Many therapies in clinical trials are based on single drug-single target relationships. To further extend this concept to multi-target approaches using multi-targeted drugs, we developed a machine learning pipeline to unravel the target landscape of kinase inhibitors. This pipeline, which we call 3D-KINEssence, uses a new type of protein fingerprints (3D FP) based on the structure of kinases generated through a 3D convolutional neural network (3D-CNN). These 3D-CNN kinase fingerprints were matched to molecular Morgan fingerprints to predict the targets of each respective kinase inhibitor based on available bioactivity data. The performance of the pipeline was evaluated on two test sets: a sparse drug-target set where each drug is matched in most cases to a single target and also on a densely-covered drug-target set where each drug is matched to most if not all targets.
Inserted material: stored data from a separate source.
$ cat src/rtl/data_mem_arbiter.sv
// Data RAM arbiter: round-robin between CPU and host loader ports,
// one access at a time, with an optional host-exclusive lock.
//
// Ports:
//   clk, rst         clock, asynchronous active-high reset
//   cpu_*            CPU request/grant/read-data port
//   host_*           host/UART loader port, same shape as cpu_*
//   host_lock        host exclusive ownership, blocks new CPU grants
//   ram_we/addr/     single-port synchronous RAM interface
//   wdata/rdata      (read data valid one cycle after the address)
//   conflict_clr     synchronous clear of conflict_cnt
//   conflict_cnt     saturating count of IDLE cycles with both requests
//   busy             high whenever an access is in flight
module data_mem_arbiter #(
    parameter int DATA_AW = 14,
    parameter int DW      = 24
) (
    input  logic               clk,
    input  logic               rst,

    input  logic               cpu_req,
    input  logic               cpu_we,
    input  logic [DATA_AW-1:0] cpu_addr,
    input  logic [DW-1:0]      cpu_wdata,
    output logic               cpu_gnt,
    output logic               cpu_rvalid,
    output logic [DW-1:0]      cpu_rdata,

    input  logic               host_req,
    input  logic               host_we,
    input  logic [DATA_AW-1:0] host_addr,
    input  logic [DW-1:0]      host_wdata,
    output logic               host_gnt,
    output logic               host_rvalid,
    output logic [DW-1:0]      host_rdata,

    input  logic               host_lock,

    output logic               ram_we,
    output logic [DATA_AW-1:0] ram_addr,
    output logic [DW-1:0]      ram_wdata,
    input  logic [DW-1:0]      ram_rdata,

    input  logic               conflict_clr,
    output logic [15:0]        conflict_cnt,
    output logic               busy
);

    typedef enum logic [2:0] {
        IDLE,
        ACC_CPU,
        ACC_HOST,
        RD_CPU,
        RD_HOST
    } state_t;

    state_t        state_q;
    state_t        state_d;
    logic          last_host_q;
    logic [DW-1:0] cpu_rdata_q;
    logic [DW-1:0] host_rdata_q;
    logic [15:0]   conflict_q;
    logic [15:0]   conflict_d;

    logic cpu_elig;
    logic both_elig;
    logic idle_conflict;

    assign cpu_elig      = cpu_req & ~host_lock;
    assign both_elig     = cpu_elig & host_req;
    assign idle_conflict = (state_q == IDLE) & cpu_req & host_req;

    always_ff @(posedge clk or posedge rst) begin
        if (rst) begin
            state_q      <= IDLE;
            last_host_q  <= 1'b1;
            cpu_rdata_q  <= '0;
            host_rdata_q <= '0;
            conflict_q   <= '0;
        end else begin
            state_q    <= state_d;
            // Written every cycle so the counter always tracks conflict_d.
            conflict_q <= conflict_d;
            if (state_q == ACC_CPU) begin
                last_host_q <= 1'b0;
            end
            if (state_q == ACC_HOST) begin
                last_host_q <= 1'b1;
            end
            if (state_q == RD_CPU) begin
                cpu_rdata_q <= ram_rdata;
            end
            if (state_q == RD_HOST) begin
                host_rdata_q <= ram_rdata;
            end
        end
    end

    // Arbitration terms are mutually exclusive; a locked host request
    // falls into the host-only term because the CPU is not eligible.
    always_comb begin
        state_d = state_q;
        unique case (state_q)
            IDLE: begin
                unique case (1'b1)
                    both_elig: begin
                        state_d = last_host_q ? ACC_CPU : ACC_HOST;
                    end
                    cpu_elig & ~host_req: begin
                        state_d = ACC_CPU;
                    end
                    host_req & ~cpu_elig: begin
                        state_d = ACC_HOST;
                    end
                    default: begin
                        state_d = IDLE;
                    end
                endcase
            end
            ACC_CPU: begin
                state_d = cpu_we ? IDLE : RD_CPU;
            end
            ACC_HOST: begin
                state_d = host_we ? IDLE : RD_HOST;
            end
            RD_CPU: begin
                state_d = IDLE;
            end
            RD_HOST: begin
                state_d = IDLE;
            end
            default: begin
                state_d = IDLE;
            end
        endcase
    end

    always_comb begin
        cpu_gnt     = 1'b0;
        host_gnt    = 1'b0;
        cpu_rvalid  = 1'b0;
        host_rvalid = 1'b0;
        ram_we      = 1'b0;
        ram_addr    = '0;
        ram_wdata   = '0;
        cpu_rdata   = cpu_rdata_q;
        host_rdata  = host_rdata_q;
        unique case (state_q)
            ACC_CPU: begin
                cpu_gnt   = 1'b1;
                ram_we    = cpu_we;
                ram_addr  = cpu_addr;
                ram_wdata = cpu_wdata;
            end
            ACC_HOST: begin
                host_gnt  = 1'b1;
                ram_we    = host_we;
                ram_addr  = host_addr;
                ram_wdata = host_wdata;
            end
            RD_CPU: begin
                cpu_rvalid = 1'b1;
                cpu_rdata  = ram_rdata;
            end
            RD_HOST: begin
                host_rvalid = 1'b1;
                host_rdata  = ram_rdata;
            end
            default: begin
            end
        endcase
    end

    always_comb begin
        conflict_d = conflict_q;
        if (conflict_clr) begin
            conflict_d = '0;
        end else if (idle_conflict && (conflict_q != 16'hFFFF)) begin
            conflict_d = conflict_q + 16'd1;
        end
    end

    assign conflict_cnt = conflict_q;
    assign busy         = (state_q != IDLE);

endmodule

$ cat config.mk
export PLATFORM = sky130hd
export DESIGN_NAME = data_mem_arbiter
export DESIGN_NICKNAME = d
export VERILOG_FILES = /design/src/rtl/data_mem_arbiter.sv
export SDC_FILE = /design/constraint.sdc
export NUM_CORES = 1
export LEC_CHECK = 0
export CAP_MARGIN = 20
export CORE_AREA = 2 2 99 101
export DETAILED_ROUTE_END_ITERATION = 7
export DIE_AREA = 0 0 101 103
export GPL_TIMING_DRIVEN = 0
export PLACE_DENSITY = 0.79
export SYNTH_ARGS = -nofsm -noshare
export SYNTH_HDL_FRONTEND = slang
export SYNTH_SLANG_ARGS = --single-unit
$ cat constraint.sdc
create_clock -name clk -period 2.9 [get_ports clk]
set_input_delay 0.87 -clock clk [delete_from_list [all_inputs] [get_ports clk]]
set_output_delay 0.87 -clock clk [all_outputs]
set_load 0.005 [all_outputs]
==> flow_metrics.tcl <==
set metrics [dict create \
    dp.final_hpwl_mm 8.59 \
    hold_violations 0 \
    ys_seq_area_share_pct 52.1 \
    cp-start-kind "input port" \
    routabilityCongestion 0.895 \
    numClockSinks 68 \
    initial_utilization_pct 34.5 \
    gr-usage-met3_pct 8.27 \
    ys_types 34 \
    drc_errors 0 \
    rsz0062_at_grt "true" \
    yosysWarnings 0 \
    met1_usage_pct 28.3 \
    netlist_top_cells_count "nand2_1, dfrtp_1, a22o_1, mux2_2, clkbuf_1" \
    ant_nets 0 \
    crit_type "input port to output port" \
    synth_ff_type "dfrtp_1" \
    fillCellCount 789 \
    crit_path_end_kind "output port" \
    power_leakage_nw 2.94 \
    layout-drive-gt1-share_pct 16.1 \
    area_growth_pct 85.0 \
    ys_ff_latch 68 \
    synth_enable_flop_cells 0 \
    num_rows 36 \
    relSlewSlack_pct 37.8 \
    postSynthAreaPerCell_um2 10.2 \
    switching_share_pct 33.0 \
    worstHoldPathType "register to register" \
    timing.fmax_mhz 350 \
    htree_levels 3 \
    placed_area_um2 5550 \
    p_int_mw 3.21 \
    ir_drop_v 0.000331 \
    via_count 3435 \
    dr.pass1.iters 5 \
    cts_tree "yes" \
    pin_count 216 \
    timing.max_cap.violations 0 \
    io_buffers 214 \
    cts-root-buf "clkbuf_8" \
    yosysTopAreaCellShare_pct 51.3 \
    finalSetupTns_ns 0 \
    p_per_area_nw_per_um2 793 \
    antenna_found_initial 0 \
    clockBufferDepth 2 \
    syn_area_um2 3270 \
    finClkSkew_ns 0.00966 \
    dr.first_iter.drc_count 80 \
    power_frac_comb_pct 55.9 \
    die_area_um2 10400 \
    status "finished clean" \
    p_sw_mw 1.58 \
    ys_async_sr_fraction_pct 100 \
    track_usage_pct 21.7 \
    arrival_ns 1.99 \
    grt_max_degree 69 \
    grt_overflow 0 \
    n_antenna_cell 0 \
    slew_violations 0 \
    grt_pass1_vias 3400 \
    min_period_over_period_pct 98.5 \
    clk_pin_slew_ns 0.08 \
    die_h_um 103 \
    die_w_um 101 \
    setup_viol 0 \
    holdWs_ns 0.471 \
    grt_util_met2_pct 34.9 \
    via_per_inst 5.01 \
    synth.most_common_cell "nand2_1" \
    final_area_um2 6040 \
    tightest_slew_ns 0.925 \
    synth_nets 430 \
    clkPwrFrac_pct 14.4 \
    synth_top_area_cell "dfrtp_1" \
    grt_pass1_wl_mm 17.4 \
    crit_required_ns 2.03 \
    wl_per_cell_um 16.9 \
    grt-busiest-layer "met2" \
    min_period_ns 2.86 \
    sequentialPowerShare_pct 29.7 \
    synthTopCellsByArea "dfrtp_1, a22o_1, mux2_2" \
    synthCells 321 \
    ctsHoldBuffers 0 \
    numCtsBuffers 9 \
    final_nets 675 \
    crit_fanout 2 \
    wl_mm 11.6 \
    fp.coreArea_um2 9460 \
    clk-insertion-delay-late_ns 0.33 \
]
[cells by family (layout without fill, tap and decap cells)]
family,Yosys count,count (layout),share of synthesized area (%)
AND/OR/NAND/NOR,126,126,18.6
adder cells (fa/ha/maj),1,1,0.383
buffers and inverters,30,280,3.75
flip-flops,68,68,52.1
multiplexers,26,26,8.96
AO/OA/AOI/OAI,70,70,16.2
[worst max-delay path, stage by stage]
cell and delay [ns]:
clkdlybuf4s50_1 0.48, nand2_1 0.05, nand2_1 0.07, clkdlybuf4s50_1 0.52
[sequential cells by signal, summed over array words and instances, names as in the netlist]
register      flops
cpu_rdata_q      24
conflict_cnt     16
state_q           3
host_rdata_q     24
last_host_q       1
[stage by stage]
step | cells | setup WS, ns | total power, mW | util, %
finish | 685 | 0.0432 | 4.79 | 63.9
global placement | 649 | -0.846 | 4.12 | 58.7
floorplan | 321 | 0.180 | 2.47 | -
CTS | 681 | -0.128 | 4.87 | 62.9
detailed placement | 649 | -0.736 | 4.18 | 58.7
global route | 685 | -0.00129 | 5.15 | 63.9
[path summary, 6_finish.rpt]
kind | end | cells past startpoint | slack, ns | start
min | cpu_rdata_q[5] | 2 | 0.47 | cpu_rdata_q[5]
max reg2reg | conflict_cnt[14] | 8 | 0.38 | state_q[2]
min in group asynchronous | host_rdata_q[20] | 2 | 1.05 | rst
min reg2reg | cpu_rdata_q[5] | 2 | 0.47 | cpu_rdata_q[5]
max | cpu_rdata[3] | 4 | 0.04 | ram_rdata[3]
max in group asynchronous | state_q[1] | 2 | 1.26 | rst
[power groups by stage]
stage	registers, mW	logic, mW	clock network (mW)
2_1_floorplan	1.41	1.06	0
4_1_cts	1.42	2.72	0.717
6_report	1.42	2.68	0.688
5_1_grt	1.46	2.92	0.768
3_3_place_gp	1.42	2.69	0
3_5_place_dp	1.44	2.74	0
[cells in the final DEF (no fill, tap or decap), types with 8 or more instances in the layout]
cell,netlist,layout
clkdlybuf4s50_1,0,127
dlymetal6s2s_1,0,21
a21oi_1,13,13
dlygate4sd2_1,0,64
a22o_1,39,39
o31ai_1,9,9
buf_4,0,15
nand2_1,78,77
or4_1,9,9
clkbuf_8,0,18
mux2_2,26,26
nand3_1,8,8
dfrtp_1,67,65
[layout make-up]
class	instances	area, um2	area share (%)
repair buffers	234	2290	37.8
flip-flops and latches	68	1710	28.2
clock buffers	9	124	2.05
plain buffers	21	225	3.73
well taps	114	143	2.36
inverters	9	41.3	0.683
clock inverters	7	51.3	0.849
multi-input cells	223	1470	24.3
[routing by layer]
metal  vias up  share of wire [%]  routed length [um]
met2       150                 48                5610
met5         -                  0                   0
met3        10                8.4                 978
met1      1620                 42                4900
met4         0               0.97                 112
li1       1655                  -                   -
[repair_timing]
item / 4_1_cts / 5_1_grt
buffers inserted: 13 / 4
pin swaps: 2 / 1
resized for setup: 120 / 33
endpoints found under the setup margin: 91 / 27
gates cloned: 3 / 0
hold endpoints to repair: 0 / 0
(Power assumes the default switching activity.)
This latter set is more challenging to train, given its non-exclusive character. Our model's root-mean-square error (RMSE) based on the two datasets was 0.68 and 0.8, respectively. These results indicate that 3D FP can predict the target landscape of kinase inhibitors at around 0.8 log units of bioactivity. Our strategy can be utilized in proteochemometric or chemogenomic workflows by consolidating the target landscape of kinase inhibitors. In this publication we have set up a new method to predict the targets kinase inhibitors. This information is important since it allows to understand how the inhibition of multiple targets by an inhibitor translates to its potency. For this, we have used a convolutional neural networks (CNN) strategy that is commonly used to classify images with common but also different elements, for instance to recognize classes (predicting which animal is shown) or subtle changes (predicting which emotions are shown on a face). In this case we have used CNN models to detect patterns in 3-dimensional information from kinase structures and matched this to the bioactivity of their respective inhibitors. We show that our method has a similar performance as benchmark methods in the field. However, since recognized patterns can be made explicit, our method could help to make the underlying artificial intelligence method explainable. In the future this could lead to more optimal matching of multi-target drugs to diseases that have multiple vulnerabilities.